- Born: 3 July 1954 Caracas, Venezuela
- Died: 27 November 2000 (aged 46) Piscataway, New Jersey, United States
- Education: University of Maryland
- Occupations: Journalist, writer
- Spouse: Tomás Eloy Martínez
- Awards: Casa de las Américas Prize (1991)

= Susana Rotker =

Susana Rotker (3 July 1954 – 27 November 2000) was a Venezuelan journalist, columnist, essayist, and writer.

== Biography ==
The daughter of Jewish immigrants, Susana Rotker graduated from Andrés Bello Catholic University in Caracas in 1975, was an assistant professor at the University of Buenos Aires, and received a doctorate in Hispanic literature from the University of Maryland in 1989. She was a professor of Latin American literature and director of the Rutgers Center for Hemispheric Studies in New Jersey.

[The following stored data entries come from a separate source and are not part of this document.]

This is an optimization exercise on Yosys and OpenROAD, whose aim is small area, not a production implementation. Power and IR drop assume default switching activity.

==> build 39: inputs <==
Design alu, start of the top module:
module alu (
    input wire clk,
    input wire reset,
    input wire [3:0] opcode,
    input wire [15:0] operand_a,
    input wire [15:0] operand_b,
    output reg [15:0] result,
    output wire overflow_flag
);
clock: 6.5 ns
lec_check: 0
cap_margin: 20
core_margin: 2
core_utilization: 72
cts_buf_list: sky130_fd_sc_hd__clkbuf_4
gpl_timing_driven: 0
setup_slack_margin: 0.1
slew_margin: 20
synth_hierarchical: 1
synth_minimum_keep_size: 0
standard.sh (not shown) runs the stock make flow with config.mk's settings and CLKGATE_MAP_FILE= SYNTH_SCRIPT=/design/flow/synth_recipe.tcl, a recipe that flattens the netlist after the stock synthesis.
==> flow/flow/run.sh <==
#!/bin/bash
# Layout flow: the standard flow (standard.sh), with two changes:
#  - synthesis is the standard synthesis script, except that the final ABC
#    mapping uses an area-oriented script (flow/abc_area.script) instead of
#    ORFS's delay-oriented one; timing is then repaired by OpenROAD as usual.
#  - port buffers are sky130_fd_sc_hd__buf_1 instead of the default choice.
# Each tool's output goes to a log file in this folder.
set -euo pipefail
W=$(pwd)
ABC=$W/flow/abc_area.script
# synthesis script: ORFS synth.tcl with the abc script swapped
sed "s#^  log_cmd abc {\*}\$abc_args#  lset abc_args 1 $ABC\n  log_cmd abc {*}\$abc_args#" \
  "$FLOW_HOME/scripts/synth.tcl" > "$W/synth_area.tcl"
grep -q "lset abc_args 1" "$W/synth_area.tcl"
sed "s#^source .*synth.tcl\$#source $W/synth_area.tcl#" "$W/synth_recipe.tcl" > "$W/synth_recipe_area.tcl"
grep -q "synth_area.tcl" "$W/synth_recipe_area.tcl"
bash standard.sh SYNTH_SCRIPT="$W/synth_recipe_area.tcl" \
  BUFFER_PORTS_ARGS="-buffer_cell sky130_fd_sc_hd__buf_1" finish > "$W/standard.log" 2>&1
==> flow/flow/abc_area.script <==
&get -n
&st
&dc2
&dch -f
&nf -R 1000
&put
topo
stime -c
==> trial 36 (differences from build 39) <==
--- a/flow/design.v
+++ b/flow/design.v
@@ -635,22 +635,16 @@
   wire x203 = c86 ^ x201;
   wire x204 = c88 ^ x202;
   wire x205 = x203 ^ x204;
   wire x206 = c90 ^ x205;
   wire x207 = c130 ^ x206;
   wire x208 = x207 ^ c132;
   wire x209 = c156 ^ x208;
-  wire s210, c211;
-  ha_cell us210 (.a(pp0_1), .b(pp1_0), .s(s210), .co(c211));
-  wire s212, c213;
-  fa_cell us212 (.a(pp2_0), .b(s157), .c(c211), .s(s212), .co(c213));
-  wire s214, c215;
-  fa_cell us214 (.a(c158), .b(s159), .c(c213), .s(s214), .co(c215));
-  wire [11:0] fsum = {c182, c180, c178, c176, c174, c172, c170, c168, c166, c164, c162, c160} + {x209, s181, s179, s177, s175, s173, s171, s169, s167, s165, s163, s161} + c215;
-  assign mul = {fsum[11], fsum[10], fsum[9], fsum[8], fsum[7], fsum[6], fsum[5], fsum[4], fsum[3], fsum[2], fsum[1], fsum[0], s214, s212, s210, pp0_0};
+  wire [14:0] fsum = {c182, c180, c178, c176, c174, c172, c170, c168, c166, c164, c162, c160, c158, pp2_0, pp0_1} + {x209, s181, s179, s177, s175, s173, s171, s169, s167, s165, s163, s161, s159, s157, pp1_0};
+  assign mul = {fsum[14], fsum[13], fsum[12], fsum[11], fsum[10], fsum[9], fsum[8], fsum[7], fsum[6], fsum[5], fsum[4], fsum[3], fsum[2], fsum[1], fsum[0], pp0_0};
   wire        op_arith = ~opcode[3] & ~opcode[2] & ~opcode[1];
   wire        sel_x = op_arith | (opcode == 4'b0101);
   wire        sel_mul = ~opcode[3] & opcode[1] & ~opcode[0];
   wire        sel_rev = (opcode == 4'b0111);
   wire        sel_ag = (opcode == 4'b0011) | (opcode == 4'b0100);
   wire        sel_or = (opcode == 4'b0100);
   wire [15:0] xs = ap ^ (ac & {16{op_arith}});
CORE_UTILIZATION = 76   (was 72)
CTS_CLUSTER_DIAMETER = 100   (was unset)
CTS_CLUSTER_SIZE = 30   (was unset)
SETUP_SLACK_MARGIN = unset   (was 0.1)
==> build 56 (differences from build 39) <==
--- a/flow/design.v
+++ b/flow/design.v
@@ -39,77 +39,96 @@
   wire ag13 = operand_a[13] & bx[13];
   wire ap14 = operand_a[14] ^ bx[14];
   wire ag14 = operand_a[14] & bx[14];
   wire ap15 = operand_a[15] ^ bx[15];
   wire ag15 = operand_a[15] & bx[15];
   wire agc0 = ag0 | (ap0 & sub);
   wire aG1_1 = ag1 | (ap1 & agc0);
-  wire aP1_1 = ap1 & ap0;
+  wire aG1_2 = ag2 | (ap2 & ag1);
+  wire aP1_2 = ap2 & ap1;
   wire aG1_3 = ag3 | (ap3 & ag2);
   wire aP1_3 = ap3 & ap2;
+  wire aG1_4 = ag4 | (ap4 & ag3);
+  wire aP1_4 = ap4 & ap3;
   wire aG1_5 = ag5 | (ap5 & ag4);
   wire aP1_5 = ap5 & ap4;
+  wire aG1_6 = ag6 | (ap6 & ag5);
+  wire aP1_6 = ap6 & ap5;
   wire aG1_7 = ag7 | (ap7 & ag6);
   wire aP1_7 = ap7 & ap6;
+  wire aG1_8 = ag8 | (ap8 & ag7);
+  wire aP1_8 = ap8 & ap7;
   wire aG1_9 = ag9 | (ap9 & ag8);
   wire aP1_9 = ap9 & ap8;
+  wire aG1_10 = ag10 | (ap10 & ag9);
+  wire aP1_10 = ap10 & ap9;
   wire aG1_11 = ag11 | (ap11 & ag10);
   wire aP1_11 = ap11 & ap10;
+  wire aG1_12 = ag12 | (ap12 & ag11);
+  wire aP1_12 = ap12 & ap11;
   wire aG1_13 = ag13 | (ap13 & ag12);
   wire aP1_13 = ap13 & ap12;
+  wire aG1_14 = ag14 | (ap14 & ag13);
+  wire aP1_14 = ap14 & ap13;
   wire aG1_15 = ag15 | (ap15 & ag14);
   wire aP1_15 = ap15 & ap14;
-  wire aG2_2 = ag2 | (ap2 & aG1_1);
-  wire aP2_2 = ap2 & aP1_1;
+  wire aG2_2 = aG1_2 | (aP1_2 & agc0);
   wire aG2_3 = aG1_3 | (aP1_3 & aG1_1);
-  wire aP2_3 = aP1_3 & aP1_1;
-  wire aG2_6 = ag6 | (ap6 & aG1_5);
-  wire aP2_6 = ap6 & aP1_5;
+  wire aG2_4 = aG1_4 | (aP1_4 & aG1_2);
+  wire aP2_4 = aP1_4 & aP1_2;
+  wire aG2_5 = aG1_5 | (aP1_5 & aG1_3);
+  wire aP2_5 = aP1_5 & aP1_3;
+  wire aG2_6 = aG1_6 | (aP1_6 & aG1_4);
+  wire aP2_6 = aP1_6 & aP1_4;
   wire aG2_7 = aG1_7 | (aP1_7 & aG1_5);
   wire aP2_7 = aP1_7 & aP1_5;
-  wire aG2_10 = ag10 | (ap10 & aG1_9);
-  wire aP2_10 = ap10 & aP1_9;
+  wire aG2_8 = aG1_8 | (aP1_8 & aG1_6);
+  wire aP2_8 = aP1_8 & aP1_6;
+  wire aG2_9 = aG1_9 | (aP1_9 & aG1_7);
+  wire aP2_9 = aP1_9 & aP1_7;
+  wire aG2_10 = aG1_10 | (aP1_10 & aG1_8);
+  wire aP2_10 = aP1_10 & aP1_8;
   wire aG2_11 = aG1_11 | (aP1_11 & aG1_9);
   wire aP2_11 = aP1_11 & aP1_9;
-  wire aG2_14 = ag14 | (ap14 & aG1_13);
-  wire aP2_14 = ap14 & aP1_13;
+  wire aG2_12 = aG1_12 | (aP1_12 & aG1_10);
+  wire aP2_12 = aP1_12 & aP1_10;
+  wire aG2_13 = aG1_13 | (aP1_13 & aG1_11);
+  wire aP2_13 = aP1_13 & aP1_11;
+  wire aG2_14 = aG1_14 | (aP1_14 & aG1_12);
+  wire aP2_14 = aP1_14 & aP1_12;
   wire aG2_15 = aG1_15 | (aP1_15 & aG1_13);
   wire aP2_15 = aP1_15 & aP1_13;
-  wire aG3_4 = ag4 | (ap4 & aG2_3);
-  wire aP3_4 = ap4 & aP2_3;
-  wire aG3_5 = aG1_5 | (aP1_5 & aG2_3);
-  wire aP3_5 = aP1_5 & aP2_3;
-  wire aG3_6 = aG2_6 | (aP2_6 & aG2_3);
-  wire aP3_6 = aP2_6 & aP2_3;
+  wire aG3_4 = aG2_4 | (aP2_4 & agc0);
+  wire aG3_5 = aG2_5 | (aP2_5 & aG1_1);
+  wire aG3_6 = aG2_6 | (aP2_6 & aG2_2);
   wire aG3_7 = aG2_7 | (aP2_7 & aG2_3);
-  wire aP3_7 = aP2_7 & aP2_3;
-  wire aG3_12 = ag12 | (ap12 & aG2_11);
-  wire aP3_12 = ap12 & aP2_11;
-  wire aG3_13 = aG1_13 | (aP1_13 & aG2_11);
-  wire aP3_13 = aP1_13 & aP2_11;
-  wire aG3_14 = aG2_14 | (aP2_14 & aG2_11);
-  wire aP3_14 = aP2_14 & aP2_11;
+  wire aG3_8 = aG2_8 | (aP2_8 & aG2_4);
+  wire aP3_8 = aP2_8 & aP2_4;
+  wire aG3_9 = aG2_9 | (aP2_9 & aG2_5);
+  wire aP3_9 = aP2_9 & aP2_5;
+  wire aG3_10 = aG2_10 | (aP2_10 & aG2_6);
+  wire aP3_10 = aP2_10 & aP2_6;
+  wire aG3_11 = aG2_11 | (aP2_11 & aG2_7);
+  wire aP3_11 = aP2_11 & aP2_7;
+  wire aG3_12 = aG2_12 | (aP2_12 & aG2_8);
+  wire aP3_12 = aP2_12 & aP2_8;
+  wire aG3_13 = aG2_13 | (aP2_13 & aG2_9);
+  wire aP3_13 = aP2_13 & aP2_9;
+  wire aG3_14 = aG2_14 | (aP2_14 & aG2_10);
+  wire aP3_14 = aP2_14 & aP2_10;
   wire aG3_15 = aG2_15 | (aP2_15 & aG2_11);
   wire aP3_15 = aP2_15 & aP2_11;
-  wire aG4_8 = ag8 | (ap8 & aG3_7);
-  wire aP4_8 = ap8 & aP3_7;
-  wire aG4_9 = aG1_9 | (aP1_9 & aG3_7);
-  wire aP4_9 = aP1_9 & aP3_7;
-  wire aG4_10 = aG2_10 | (aP2_10 & aG3_7);
-  wire aP4_10 = aP2_10 & aP3_7;
-  wire aG4_11 = aG2_11 | (aP2_11 & aG3_7);
-  wire aP4_11 = aP2_11 & aP3_7;
-  wire aG4_12 = aG3_12 | (aP3_12 & aG3_7);
-  wire aP4_12 = aP3_12 & aP3_7;
-  wire aG4_13 = aG3_13 | (aP3_13 & aG3_7);
-  wire aP4_13 = aP3_13 & aP3_7;
-  wire aG4_14 = aG3_14 | (aP3_14 & aG3_7);
-  wire aP4_14 = aP3_14 & aP3_7;
+  wire aG4_8 = aG3_8 | (aP3_8 & agc0);
+  wire aG4_9 = aG3_9 | (aP3_9 & aG1_1);
+  wire aG4_10 = aG3_10 | (aP3_10 & aG2_2);
+  wire aG4_11 = aG3_11 | (aP3_11 & aG2_3);
+  wire aG4_12 = aG3_12 | (aP3_12 & aG3_4);
+  wire aG4_13 = aG3_13 | (aP3_13 & aG3_5);
+  wire aG4_14 = aG3_14 | (aP3_14 & aG3_6);
   wire aG4_15 = aG3_15 | (aP3_15 & aG3_7);
-  wire aP4_15 = aP3_15 & aP3_7;
   wire ac0 = sub;
   wire as0 = ap0 ^ sub;
   wire ac1 = agc0;
   wire as1 = ap1 ^ agc0;
   wire ac2 = aG1_1;
   wire as2 = ap2 ^ aG1_1;
   wire ac3 = aG2_2;
@@ -138,16 +157,16 @@
   wire as14 = ap14 ^ aG4_13;
   wire ac15 = aG4_14;
   wire as15 = ap15 ^ aG4_14;
   wire [16:0] sum = {aG4_15, as15, as14, as13, as12, as11, as10, as9, as8, as7, as6, as5, as4, as3, as2, as1, as0};
   wire [15:0] ap = {ap15, ap14, ap13, ap12, ap11, ap10, ap9, ap8, ap7, ap6, ap5, ap4, ap3, ap2, ap1, ap0};
   wire [15:0] ag = {ag15, ag14, ag13, ag12, ag11, ag10, ag9, ag8, ag7, ag6, ag5, ag4, ag3, ag2, ag1, ag0};
   wire [15:0] ac = {ac15, ac14, ac13, ac12, ac11, ac10, ac9, ac8, ac7, ac6, ac5, ac4, ac3, ac2, ac1, ac0};
+  wire        ovf = (operand_a[15] == bx[15]) & (sum[15] != operand_a[15]);
   wire        lt = ~sum[16];
-  wire        ovf = (operand_a[15] == bx[15]) & (xs[15] != operand_a[15]);
   assign overflow_flag = (opcode[3:1] == 3'b000) ? ovf :
                          (opcode == 4'b0100) ? lt : 1'b0;
   wire [15:0] mul;
   wire [15:0] onehot = 16'd1 << operand_b[3:0];
   wire [15:0] arev, mrev;
   genvar gi;
   generate for (gi = 0; gi < 16; gi = gi + 1) begin : g_rev
@@ -635,31 +654,25 @@
   wire x203 = c86 ^ x201;
   wire x204 = c88 ^ x202;
   wire x205 = x203 ^ x204;
   wire x206 = c90 ^ x205;
   wire x207 = c130 ^ x206;
   wire x208 = x207 ^ c132;
   wire x209 = c156 ^ x208;
-  wire s210, c211;
-  ha_cell us210 (.a(pp0_1), .b(pp1_0), .s(s210), .co(c211));
-  wire s212, c213;
-  fa_cell us212 (.a(pp2_0), .b(s157), .c(c211), .s(s212), .co(c213));
-  wire s214, c215;
-  fa_cell us214 (.a(c158), .b(s159), .c(c213), .s(s214), .co(c215));
-  wire [11:0] fsum = {c182, c180, c178, c176, c174, c172, c170, c168, c166, c164, c162, c160} + {x209, s181, s179, s177, s175, s173, s171, s169, s167, s165, s163, s161} + c215;
-  assign mul = {fsum[11], fsum[10], fsum[9], fsum[8], fsum[7], fsum[6], fsum[5], fsum[4], fsum[3], fsum[2], fsum[1], fsum[0], s214, s212, s210, pp0_0};
+  wire [14:0] fsum = {c182, c180, c178, c176, c174, c172, c170, c168, c166, c164, c162, c160, c158, pp2_0, pp0_1} + {x209, s181, s179, s177, s175, s173, s171, s169, s167, s165, s163, s161, s159, s157, pp1_0};
+  assign mul = {fsum[14], fsum[13], fsum[12], fsum[11], fsum[10], fsum[9], fsum[8], fsum[7], fsum[6], fsum[5], fsum[4], fsum[3], fsum[2], fsum[1], fsum[0], pp0_0};
   wire        op_arith = ~opcode[3] & ~opcode[2] & ~opcode[1];
   wire        sel_x = op_arith | (opcode == 4'b0101);
   wire        sel_mul = ~opcode[3] & opcode[1] & ~opcode[0];
   wire        sel_rev = (opcode == 4'b0111);
-  wire        sel_ag = (opcode == 4'b0011) | (opcode == 4'b0100);
+  wire        sel_and = (opcode == 4'b0011);
   wire        sel_or = (opcode == 4'b0100);
   wire [15:0] xs = ap ^ (ac & {16{op_arith}});
   wire [15:0] next = ({16{sel_x}} & xs) | ({16{sel_mul}} & mul) | ({16{sel_rev}} & mrev) |
-                     ({16{sel_ag}} & ag) | ({16{sel_or}} & operand_b);
+                     ({16{sel_and}} & ag) | ({16{sel_or}} & (operand_a | ~ap));
   always @(posedge clk or posedge reset) begin
     if (reset) begin
       result <= 16'h0000;
     end else begin
       result <= next;
     end
   end
SETUP_SLACK_MARGIN = unset   (was 0.1)
==> flow_summary.yaml <==
layout:
  stdcell_area_um2: 5510
  sh_seq_area_pct: 7.27
  layout.nets: 789
  multi_input_gates: 531
die:
  rows: 29
route:
  wl_met1_mm: 5.51
worst_setup_path:
  path_max_fanout: 18
  cp_slowest_cell: "a22oi_1"
  critPathArrivalTime_ns: 6.73
run_status:
  status: "failed layout checks"
  violations: "negative setup slack"
timing:
  setup_viol_count_final: 3
  holdWs_ns: 0.956
  fin_ws_ns: -0.0796
pwr:
  pg_seq_mw: 0.140
  p_int_mw: 0.633
  p_sw_share_pct: 55.8
  irDropWorstVdd_v: 0.000431
placement:
  postPlaceCellArea_um2: 5320
grt:
  grt_first_pass_wirelength_mm: 24.6
yosys:
  synthDistinctLibCells: 37
# the run above: trial 36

She was a noted film critic in her column "La gran ilusión" in the Caracas newspaper El Nacional.

Around 1979, she met the Argentine intellectual Tomás Eloy Martínez exiled in Venezuela, with whom she had a daughter Sol Ana in 1986, and with whom she lived until the traffic accident that cost Rotker her life in 2000. She resided in Highland Park, New Jersey.

== Books ==
- Isaac Chocron y Elisa Lerner: Los Transgresores De La Literatura Venezolana Reflexiones Sobre La Identidad Judía, 1991, ISBN 9802530778
- Bravo Pueblo: Poder, Utopia Y Violencia, Fondo Editorial Nave Va., ISBN 9806481135
- Ensayistas De Nuestra América, Editorial Losada, ISBN 9500304880
- Ciudadanías del miedo, Nueva Sociedad, Caracas, 2000, 249 pp., ISBN 980-317-175-5
- The Memoirs of Fray Servando Teresa de Mier, Oxford University Press
- The American Chronicles of Jose Marti: Journalism and Modernity in Spanish America, ISBN 0874519020
- La invención de la crónica, Fondo de cultura económica, ISBN 9789681678296
- Citizens of Fear: Urban Violence in Latin America, Rutgers University Press, ISBN 9780813530352
- Captive Women: Oblivion and Memory in Argentina, Minneapolis: University of Minnesota Press, 2002, 236 pp., ISBN 0-8166-4030-0

== Awards ==
In 1991 she received the Casa de las Américas Prize for her work La invención de la crónica about José Martí.

She was a Guest Scholar at the Woodrow Wilson International Center in 1997.